Locate every line in the records below that contains the word "unedited", and copy each one.

═══

===== config.mk =====
export PLATFORM = sky130hd
export DESIGN_NAME = fetch_queue
export DESIGN_NICKNAME = d
export VERILOG_FILES = /design/src/rtl/fetch_pkg.sv /design/src/rtl/fetch_fifo.sv /design/src/rtl/fetch_queue.sv
export SDC_FILE = /design/constraint.sdc
export NUM_CORES = 1
export LEC_CHECK = 0
export ABC_AREA = 1
export CORE_ASPECT_RATIO = 0.75
export CORE_MARGIN = 10
export CORE_UTILIZATION = 48
export CTS_CLUSTER_DIAMETER = 80
export DETAILED_ROUTE_END_ITERATION = 7
export GPL_TIMING_DRIVEN = 1
export MAX_ROUTING_LAYER = met4
export PLACE_DENSITY = 0.75
export SKIP_LAST_GASP = 1
export SLEW_MARGIN = 20
export SYNTH_ARGS = -nofsm -noshare
export SYNTH_HDL_FRONTEND = slang
export SYNTH_SLANG_ARGS = --single-unit
export TNS_END_PERCENT = 1

===== constraint.sdc =====
create_clock -name clk -period 5 [get_ports clk]
set_input_delay 1 -clock clk [delete_from_list [all_inputs] [get_ports clk]]
set_output_delay 1 -clock clk [all_outputs]
set_load 0.02 [all_outputs]

===== src/rtl/fetch_pkg.sv =====
// Shared types and constants for the fetch queue: FSM states, boot PC,
// canonical NOP encoding and the sequential PC stride.
package fetch_pkg;

  typedef enum logic [1:0] {
    BOOT  = 2'd0,
    RUN   = 2'd1,
    FLUSH = 2'd2
  } fetch_state_t;

  localparam logic [31:0] RESET_PC_DEFAULT = 32'h0100_0000;
  localparam logic [31:0] NOP_INSN         = 32'h0000_0013;
  localparam int          PC_INC           = 4;

endpackage


===== src/rtl/fetch_fifo.sv =====
// Synchronous FIFO of {pc, insn} pairs with a combinational head and a
// single-cycle flush; asynchronous active-low reset.
module fetch_fifo
  import fetch_pkg::*;
#(
  parameter int AWIDTH = 32,
  parameter int DWIDTH = 32,
  parameter int DEPTH  = 4
) (
  input  logic                     clk,
  input  logic                     rst,
  input  logic                     push,
  input  logic                     pop,
  input  logic                     flush,
  input  logic [AWIDTH-1:0]        push_pc,
  input  logic [DWIDTH-1:0]        push_insn,
  output logic                     head_valid,
  output logic [AWIDTH-1:0]        head_pc,
  output logic [DWIDTH-1:0]        head_insn,
  output logic [$clog2(DEPTH):0]   count
);

  localparam int PW = $clog2(DEPTH);
  localparam logic [PW-1:0] PTR_ONE = 1;
  localparam logic [PW:0]   CNT_ONE = 1;

  logic [AWIDTH-1:0] pc_mem   [DEPTH];
  logic [DWIDTH-1:0] insn_mem [DEPTH];
  logic [PW-1:0]     wr_ptr_reg;
  logic [PW-1:0]     rd_ptr_reg;
  logic [PW:0]       count_reg;
  logic              do_push;
  logic              do_pop;

  assign do_push = push && !flush;
  assign do_pop  = pop && !flush && (count_reg != '0);

  always_ff @(posedge clk) begin
    if (do_push) begin
      pc_mem[wr_ptr_reg]   <= push_pc;
      insn_mem[wr_ptr_reg] <= push_insn;
    end
  end

  always_ff @(posedge clk or negedge rst) begin
    if (!rst) begin
      wr_ptr_reg <= '0;
      rd_ptr_reg <= '0;
      count_reg  <= '0;
    end else if (flush) begin
      wr_ptr_reg <= '0;
      rd_ptr_reg <= '0;
      count_reg  <= '0;
    end else begin
      if (do_push) wr_ptr_reg <= wr_ptr_reg + PTR_ONE;
      if (do_pop)  rd_ptr_reg <= rd_ptr_reg + PTR_ONE;
      case ({do_push, do_pop})
        2'b10:   count_reg <= count_reg + CNT_ONE;
        2'b01:   count_reg <= count_reg - CNT_ONE;
        default: count_reg <= count_reg;
      endcase
    end
  end

  // Storage is never reset, so the head is masked to zero while empty.
  assign head_valid = (count_reg != '0);
  assign head_pc    = head_valid ? pc_mem[rd_ptr_reg]   : '0;
  assign head_insn  = head_valid ? insn_mem[rd_ptr_reg] : '0;
  assign count      = count_reg;

  no_push_when_full: assert property (@(posedge clk) disable iff (!rst)
    (do_push && (count_reg == (PW+1)'(DEPTH))) |-> do_pop);

endmodule


===== src/rtl/fetch_queue.sv =====
// Fetch stage: sequential PC generation, credit-limited imem requests, an
// in-order response queue to decode, and redirect with stale-response drop.
// Optional FETCH_QUEUE_PERF_EN adds stall and flushed-response counters.
module fetch_queue
  import fetch_pkg::*;
#(
  parameter int                AWIDTH          = 32,
  parameter int                DWIDTH          = 32,
  parameter int                DEPTH           = 4,
  parameter logic [AWIDTH-1:0] RESET_PC        = AWIDTH'(RESET_PC_DEFAULT),
  parameter int                MAX_OUTSTANDING = 2
) (
  input  logic                   clk,
  input  logic                   rst,
  input  logic                   redirect_i,
  input  logic [AWIDTH-1:0]      redirect_pc_i,
  output logic                   imem_req_valid_o,
  input  logic                   imem_req_ready_i,
  output logic [AWIDTH-1:0]      imem_addr_o,
  input  logic                   imem_rsp_valid_i,
  input  logic [DWIDTH-1:0]      imem_rsp_data_i,
  output logic                   dec_valid_o,
  input  logic                   dec_ready_i,
  output logic [AWIDTH-1:0]      pc_o,
  output logic [DWIDTH-1:0]      insn_o,
  output logic [$clog2(DEPTH):0] occupancy_o
`ifdef FETCH_QUEUE_PERF_EN
  ,
  output logic [31:0]            stall_cycles_o,
  output logic [31:0]            flushed_rsp_o
`endif
);

  localparam int CW = $clog2(DEPTH) + 1;
  localparam int OW = $clog2(MAX_OUTSTANDING + 1);
  localparam int SW = CW + OW;
  localparam logic [OW-1:0]     OUT_ONE    = 1;
  localparam logic [AWIDTH-1:0] PC_STEP    = AWIDTH'(PC_INC);
  localparam logic [AWIDTH-1:0] ALIGN_MASK = ~AWIDTH'(3);

  fetch_state_t      state_reg;
  logic [AWIDTH-1:0] fetch_pc_reg;
  logic [AWIDTH-1:0] resp_pc_reg;
  logic [OW-1:0]     outstanding_reg;
  logic [OW-1:0]     outstanding_next;
  logic [OW-1:0]     drop_cnt_reg;
  logic [SW-1:0]     credit_sum;
  logic [AWIDTH-1:0] redirect_target;
  logic              req_fire;
  logic              rsp_push;
  logic              fifo_pop;

  // Queued plus in-flight entries never exceed DEPTH, so a response always has a slot.
  assign credit_sum       = SW'(occupancy_o) + SW'(outstanding_reg);
  assign imem_req_valid_o = (state_reg == RUN) && (credit_sum < SW'(DEPTH))
                            && (outstanding_reg < OW'(MAX_OUTSTANDING));
  assign imem_addr_o      = fetch_pc_reg;
  assign req_fire         = imem_req_valid_o && imem_req_ready_i;
  assign rsp_push         = (state_reg == RUN) && imem_rsp_valid_i && !redirect_i;
  assign fifo_pop         = dec_valid_o && dec_ready_i;
  assign redirect_target  = redirect_pc_i & ALIGN_MASK;

  always_comb begin
    outstanding_next = outstanding_reg;
    if (req_fire && !imem_rsp_valid_i)
      outstanding_next = outstanding_reg + OUT_ONE;
    else if (!req_fire && imem_rsp_valid_i)
      outstanding_next = outstanding_reg - OUT_ONE;
  end

  always_ff @(posedge clk or negedge rst) begin
    if (!rst) begin
      state_reg       <= BOOT;
      fetch_pc_reg    <= RESET_PC;
      resp_pc_reg     <= RESET_PC;
      outstanding_reg <= '0;
      drop_cnt_reg    <= '0;
    end else begin
      outstanding_reg <= outstanding_next;
      if (redirect_i) begin
        // Everything still in flight, including a request accepted this cycle, is stale.
        fetch_pc_reg <= redirect_target;
        resp_pc_reg  <= redirect_target;
        drop_cnt_reg <= outstanding_next;
        state_reg    <= (outstanding_next != '0) ? FLUSH : RUN;
      end else begin
        case (state_reg)
          BOOT: state_reg <= RUN;
          RUN: begin
            if (req_fire)         fetch_pc_reg <= fetch_pc_reg + PC_STEP;
            if (imem_rsp_valid_i) resp_pc_reg  <= resp_pc_reg + PC_STEP;
          end
          FLUSH: begin
            if (imem_rsp_valid_i) drop_cnt_reg <= drop_cnt_reg - OUT_ONE;
            if ((drop_cnt_reg == '0) || (imem_rsp_valid_i && (drop_cnt_reg == OUT_ONE)))
              state_reg <= RUN;
          end
          default: state_reg <= BOOT;
        endcase
      end
    end
  end

  fetch_fifo #(
    .AWIDTH (AWIDTH),
    .DWIDTH (DWIDTH),
    .DEPTH  (DEPTH)
  ) u_fifo (
    .clk        (clk),
    .rst        (rst),
    .push       (rsp_push),
    .pop        (fifo_pop),
    .flush      (redirect_i),
    .push_pc    (resp_pc_reg),
    .push_insn  (imem_rsp_data_i),
    .head_valid (dec_valid_o),
    .head_pc    (pc_o),
    .head_insn  (insn_o),
    .count      (occupancy_o)
  );

`ifdef FETCH_QUEUE_PERF_EN
  logic [31:0] stall_cnt_reg;
  logic [31:0] flushed_cnt_reg;
  logic        rsp_discard;

  assign rsp_discard = imem_rsp_valid_i && (redirect_i || (state_reg == FLUSH));

  always_ff @(posedge clk or negedge rst) begin
    if (!rst) begin
      stall_cnt_reg   <= '0;
      flushed_cnt_reg <= '0;
    end else begin
      if (dec_ready_i && !dec_valid_o && (stall_cnt_reg != '1))
        stall_cnt_reg <= stall_cnt_reg + 32'd1;
      if (rsp_discard && (flushed_cnt_reg != '1))
        flushed_cnt_reg <= flushed_cnt_reg + 32'd1;
    end
  end

  assign stall_cycles_o = stall_cnt_reg;
  assign flushed_rsp_o  = flushed_cnt_reg;
`endif

  rsp_has_request: assert property (@(posedge clk) disable iff (!rst)
    imem_rsp_valid_i |-> (outstanding_reg != '0));

endmodule


==> impl_metrics.yaml <==
floorplanning:
  die_h_um: 171.2
  initial_core_util: 0.4863
  fp-row-count: 55
  coreArea_mm2: 0.03007
  io_pins: 171
  die_w_um: 221.6
  dieArea_mm2: 0.03792
route:
  vias: 11290
  drc: 0
  drt-pass1-iter-count: 5
  wire_per_inst_um: 18.19
  wl_um: 37700
  drtIter0Drc: 1267
  antenna_left: 0
  vias_per_cell: 5.447
clock_tree:
  clock_sinks: 321
  cts_tree: "built"
  cts_root_buffer: "clkbuf_16"
  postCtsHoldBufs: 0
  clkLatencyLatePin_ns: 0.57
  cts_buffers: 31
  cts_resized: 0
  clk_pin_slew_ns: 0.07
  htree_levels: 1
  postCtsSetupBuffers: 0
  clock_path_buffers: 3
timing:
  rsz0062_at_grt: "no"
  post-route-min-period_ns: 4.061
  post-route-period-util: 0.8123
  setup_viol: 0
  skew_ns: 0.01351
  hold_viol: 0
  hold-worst-slack_ns: 0.3759
  slew_viol_final: 0
  slew_headroom: 0.3769
  worst_slew_pin_slew_ns: 0.9346
  max_freq_ghz: 0.2462
  finalSetupTns_ns: 0
global_routing:
  grt_usage: 0.1963
  grt_pass1_vias: 10590
  grt_max_degree: 126
  grt_pass1_wl_um: 58380
  antenna_found_initial: 0
  gr-total-overflow: 0
yosys:
  ys.flop_type: "edfxtp_1"
  yosys_warnings: 0
  synth.avg_cell_area_um2: 9.692
  syn_inst: 1509
  ys_seq_area_frac: 0.6343
  ys_seq_elements: 321
  yosysUniqueCellTypes: 43
  synthArstFlopShare: 0.2274
  synth_enable_flop_cells: 248
  syn_area_mm2: 0.01463
layout:
  largest-register: "u_fifo.insn_mem"
  post_route_cells_drive_above_1_share: 0.05854
  num_antenna_cells: 0
  areaGrowthSynthToFinish_pct: 20.46
  mostFrequentLayoutCells: "352 x nor2_1, 263 x nand2_1, 248 x edfxtp_1"
  largest_reg_flops: 128
  stdcell_count: 2073
  fillCellCount: 2496
  seq_area_mm2: 0.009281
  nNetsFinal: 1730
  mostFrequentLayoutCell: "nor2_1"
  multiInputGateArea_mm2: 0.004795
  top_regs: "u_fifo.insn_mem (128), u_fifo.pc_mem (120)"
power_and_ir_drop:
  ir_drop_mv: 0.3242
  p_per_area_mw_per_mm2: 487.9
  leakage_nw: 6.465
critical_path:
  crit_path_max_fanout: 95
  ff2ff_path_depth: 11
  reg2reg_slack_ns: 2.32
  r2r-start: "state_reg[1]"
  endpoint_kind: "output pin"
  critPathArrivalTime_ns: 3.06
  critPathLaunchType: "register"
  r2r-end: "u_fifo.count[2]"
  worstSetupPathType: "reg -> out"
  crit_end: "pc_o[19]"
  startpoint: "u_fifo.rd_ptr_reg[0]"
  required_ns: 4.00
placed_design:
  finalWeightedCongestion: 0.9507
  io_buffers: 164
  placed_cells: 2016
  post-dp-hpwl_um: 23640
job:
  drv_cap: 0
outcome:
  run_status: "complete, no violations"
min_path:
  hp-class: "in -> async"
==> worst min path at each step <==
stage,slack (ns),endpoint,from
floorplan,0.45,drop_cnt_reg[1],drop_cnt_reg[1]
global placement,0.47,drop_cnt_reg[1],drop_cnt_reg[1]
detailed placement,0.48,drop_cnt_reg[1],drop_cnt_reg[1]
CTS,0.37,imem_addr_o[28],rst
global route,0.38,imem_addr_o[6],rst
finish,0.38,imem_addr_o[6],rst
==> cell families after synthesis <==
| kind of cell | after synthesis | synth area share |
|---|---|---|
| other | 1 | 0.0002564 |
| buffers and inverters | 148 | 0.04072 |
| AND/OR/NAND/NOR | 734 | 0.2036 |
| XOR/XNOR | 23 | 0.01377 |
| flip-flops | 321 | 0.6343 |
| AO/OA/AOI/OAI | 271 | 0.09761 |
| multiplexers | 1 | 0.0006844 |
| adder cells (fa/ha/maj) | 10 | 0.009069 |
==> cell type report <==
type                    count  share of cell area
well taps                 399             0.02834
flip-flops and latches    321              0.5268
multi-input cells        1043              0.2721
inverters                  77             0.01641
clock buffers              38             0.04552
repair buffers            176              0.1013
clock inverters            19            0.009516
==> Yosys cell counts, types with 8 or more instances <==
cell type / count / share of area
nand2_1: 263 / 0.067
nand3_1: 69 / 0.024
o211ai_1: 10 / 0.0051
o21ai_0: 134 / 0.046
dfrtp_1: 71 / 0.12
inv_2: 16 / 0.0041
nor3_1: 8 / 0.0027
buf_2: 17 / 0.0058
inv_1: 58 / 0.015
edfxtp_1: 248 / 0.51
nand4_1: 10 / 0.0043
nand3b_1: 9 / 0.0046
o21ai_1: 11 / 0.0038
clkbuf_1: 43 / 0.011
nor2_1: 356 / 0.091
xor2_1: 20 / 0.012
a21oi_1: 95 / 0.033
a31oi_1: 8 / 0.0034
ha_1: 9 / 0.0077
==> worst max-delay path, stage by stage (launching register included) <==
cell and delay, ns:
dfrtp_4 0.49, inv_2 0.42, buf_12 0.40, o21ai_0 0.21, a21oi_1 0.28, clkdlybuf4s50_1 0.66
==> stage by stage <==
step	power (W)	util	worst slack (ns)	cell area, um2
after floorplan	0.005113	-	0.5328	14640
after global placement	0.006340	0.5536	1.312	16650
after detailed placement	0.006407	0.5536	1.226	16650
after CTS	0.008645	0.5859	0.8521	17620
after global routing	0.009048	0.5859	0.7780	17620
final	0.008596	0.5859	0.9387	17620
==> power by group <==
part           internal, W  leakage, nW  switching, W
clock              0.00125        0.468      0.000993
sequential         0.00318         3.10      0.000325
combinational      0.00110         2.90       0.00175
total              0.00553         6.47       0.00307
==> metal layers <==
layer / wire length [um] / vias up / track usage
met2: 17140 / 422 / 0.3007
met1: 17170 / 5425 / 0.2715
met3: 2787 / 49 / 0.03426
li1: - / 5395 / -
met5: 0 / - / -
met4: 609 / 0 / 0.04102
No activity file was read; power rests on OpenSTA's default activity.
==> variant, RTL diff (config.mk and constraints unchanged) <==
Build with the macro `FETCH_QUEUE_PERF_EN` defined.
--- a/src/rtl/fetch_queue.sv
+++ b/src/rtl/fetch_queue.sv
@@ -2,4 +2,6 @@
 // in-order response queue to decode, and redirect with stale-response drop.
 // Optional FETCH_QUEUE_PERF_EN adds stall and flushed-response counters.
+`define FETCH_QUEUE_PERF_EN
+
 module fetch_queue
   import fetch_pkg::*;
Formal check against the unedited RTL (old outputs only; new: flushed_rsp_o and stall_cycles_o): equivalent (equiv_simple and equiv_induct, registers matched by name and starting in step).
==> variant against the unedited design <==
First-iteration DRC count grew 6.9%; routed wire length grew 36%; non-clock buffer count grew 70; via count grew 32%; area after synthesis grew 26%; worst setup slack lost 380 ps; global-route usage grew 2.8 points; sequential cell count grew 64; sequential power grew 18%; total power grew 21%; design area grew 28%; core utilization grew 1.7 points; critical path type unchanged.
==> variant: results (changes against the unedited design) <==
- The total clock buffers created by CTS was 39 (+26%).
* Routability congestion estimate: 0.9408 (-1.0%)
- The iteration-0 DRC count of the detailed router came to 1354 (+6.9%).
* Outcome: finished, final reports clean
- The number of different library cells in the post-synthesis netlist came to 42 (-2.3%).
- Vias per Instance: 5.350 (-1.8%)
* Number of inserted filler cells in the final layout: 3116 (+25%)
* Ratio of cells with drive above 1 in the final layout: 5.118% (-0.74 points)
- The cell count after placement was 2718 (+35%).
- The tightest slew margin relative to the limit came to 39.70% (+2.0 points).
- Maximum number of pins on one net before global-route repair: 81 (-36%)
- The sequential area share after synthesis is 59.20% (-4.2 points).
* Data arrival time of the critical path: 3440 ps (+380 ps)
* Leakage power figure: 8.658 nW (+34%)
- The HPWL reported at the end of detailed placement is 34250 µm (+45%).
- Number of levels in the clock H-tree: 2 (+1)
- The top fanout value on the critical path is 55 (-42%).
- The worst-case vdd ir drop is 0.3058 mV (-5.7%).
- The final setup skew is 31.96 ps (+18.46 ps).
- The final net count is 2337 (+35%).
* Global-route total usage across every layer: 22.42% (+2.8 points)
- Worst setup slack before clock tree synthesis: 1143 ps (-83.45 ps)
- The via count of the first global-routing pass came to 14580 (+38%).
- Global-route wire length before repair: 81260 µm (+39%)
* Most common library cells after synthesis: sky130_fd_sc_hd__nand2_1, sky130_fd_sc_hd__nor2_1, sky130_fd_sc_hd__edfxtp_1
- The final instance count without filler cells is 2791 (+35%).
- The setup slack of the worst register-to-register path is 2250 ps (-70 ps).
* Int Pwr: 6.774 mW (+22%)
- Fraction of the cycle the final worst path needs: 88.79% (+7.6 points)
* DRT Wirelength: 51200 µm (+36%)
- Initial antenna violation count: 1 (+1)
- Synth top area cells: sky130_fd_sc_hd__edfxtp_1, sky130_fd_sc_hd__dfrtp_1, sky130_fd_sc_hd__nand2_1, sky130_fd_sc_hd__nor2_1, sky130_fd_sc_hd__o21ai_0
## variant: kinds of logic after synthesis
group / count (synthesis) / share of synthesized area, %
buffers and inverters: 198 / 4.419
DFF: 385 / 59.20
other: 1 / 0.02041
and+or+nand+nor: 1101 / 24.29
xor gates and xnor gates: 71 / 3.384
adders and majority gates: 12 / 0.8579
AOI/OAI and AO/OA: 273 / 7.837
## variant: area by class of cell
type	instances	area (µm²)	share of cell area [%]
Timing Repair Buffer	246	2476	10.99
Inverter	122	457.9	2.032
Sequential cell	385	10880	48.30
Tap cell	504	630.6	2.799
Clock buffer	55	1066	4.731
Clock inverter	17	286.5	1.272
Antenna cell	1	2.502	0.01111
Multi-Input combinational cell	1461	6730	29.87
## variant: through the flow
stage	hold slack (ps)	instance area [µm²]
6_report	465.7	22530
5_1_grt	532.9	22530
4_1_cts	505.1	22530
3_5_place_dp	514.9	21180
3_3_place_gp	514.9	21180
2_1_floorplan	471.0	18390
## variant: path summary, 6_finish.rpt
check / to / startpoint / cells after the start
min reg2reg: drop_cnt_reg[1] / drop_cnt_reg[1] / 2
min in group clk: drop_cnt_reg[1] / drop_cnt_reg[1] / 2
max reg2reg: imem_addr_o[25] / u_fifo.count[1] / 9
max: pc_o[15] / u_fifo.rd_ptr_reg[0] / 5
max in group asynchronous: stall_cycles_o[0] / rst / 2
min: flushed_rsp_o[29] / rst / 1
## variant: power groups by stage
stage                     logic (mW)  registers (mW)  clock network, mW
after detailed placement        3.23            4.20                  0
final                           3.22            4.15               3.07
after global routing            3.52            4.20               3.28
after global placement          3.17            4.19                  0
after CTS                       3.25            4.14               3.13
after floorplan                 1.74            4.17                  0
## variant: layer usage
metal  routed length [µm]  up-vias  global-route usage, %
met5                    0        -                      -
met2                22890      592                  33.32
met1                23410     7087                  31.28
met3                 3974       69                  3.938
li1                     -     7185                      -
met4                  925        0                  5.828
## variant: critical path, cell delays in order (launching register included)
cell,delay [ps]
sky130_fd_sc_hd__dfrtp_4,720
sky130_fd_sc_hd__inv_2,620
sky130_fd_sc_hd__buf_4,430
sky130_fd_sc_hd__o21ai_0,150
sky130_fd_sc_hd__a21oi_1,200
sky130_fd_sc_hd__clkdlybuf4s50_1,740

═══

> [Response to this task]
Formal check against the unedited RTL (old outputs only; new: flushed_rsp_o and stall_cycles_o): equivalent (equiv_simple and equiv_induct, registers matched by name and starting in step).
==> variant against the unedited design <==
==> variant: results (changes against the unedited design) <==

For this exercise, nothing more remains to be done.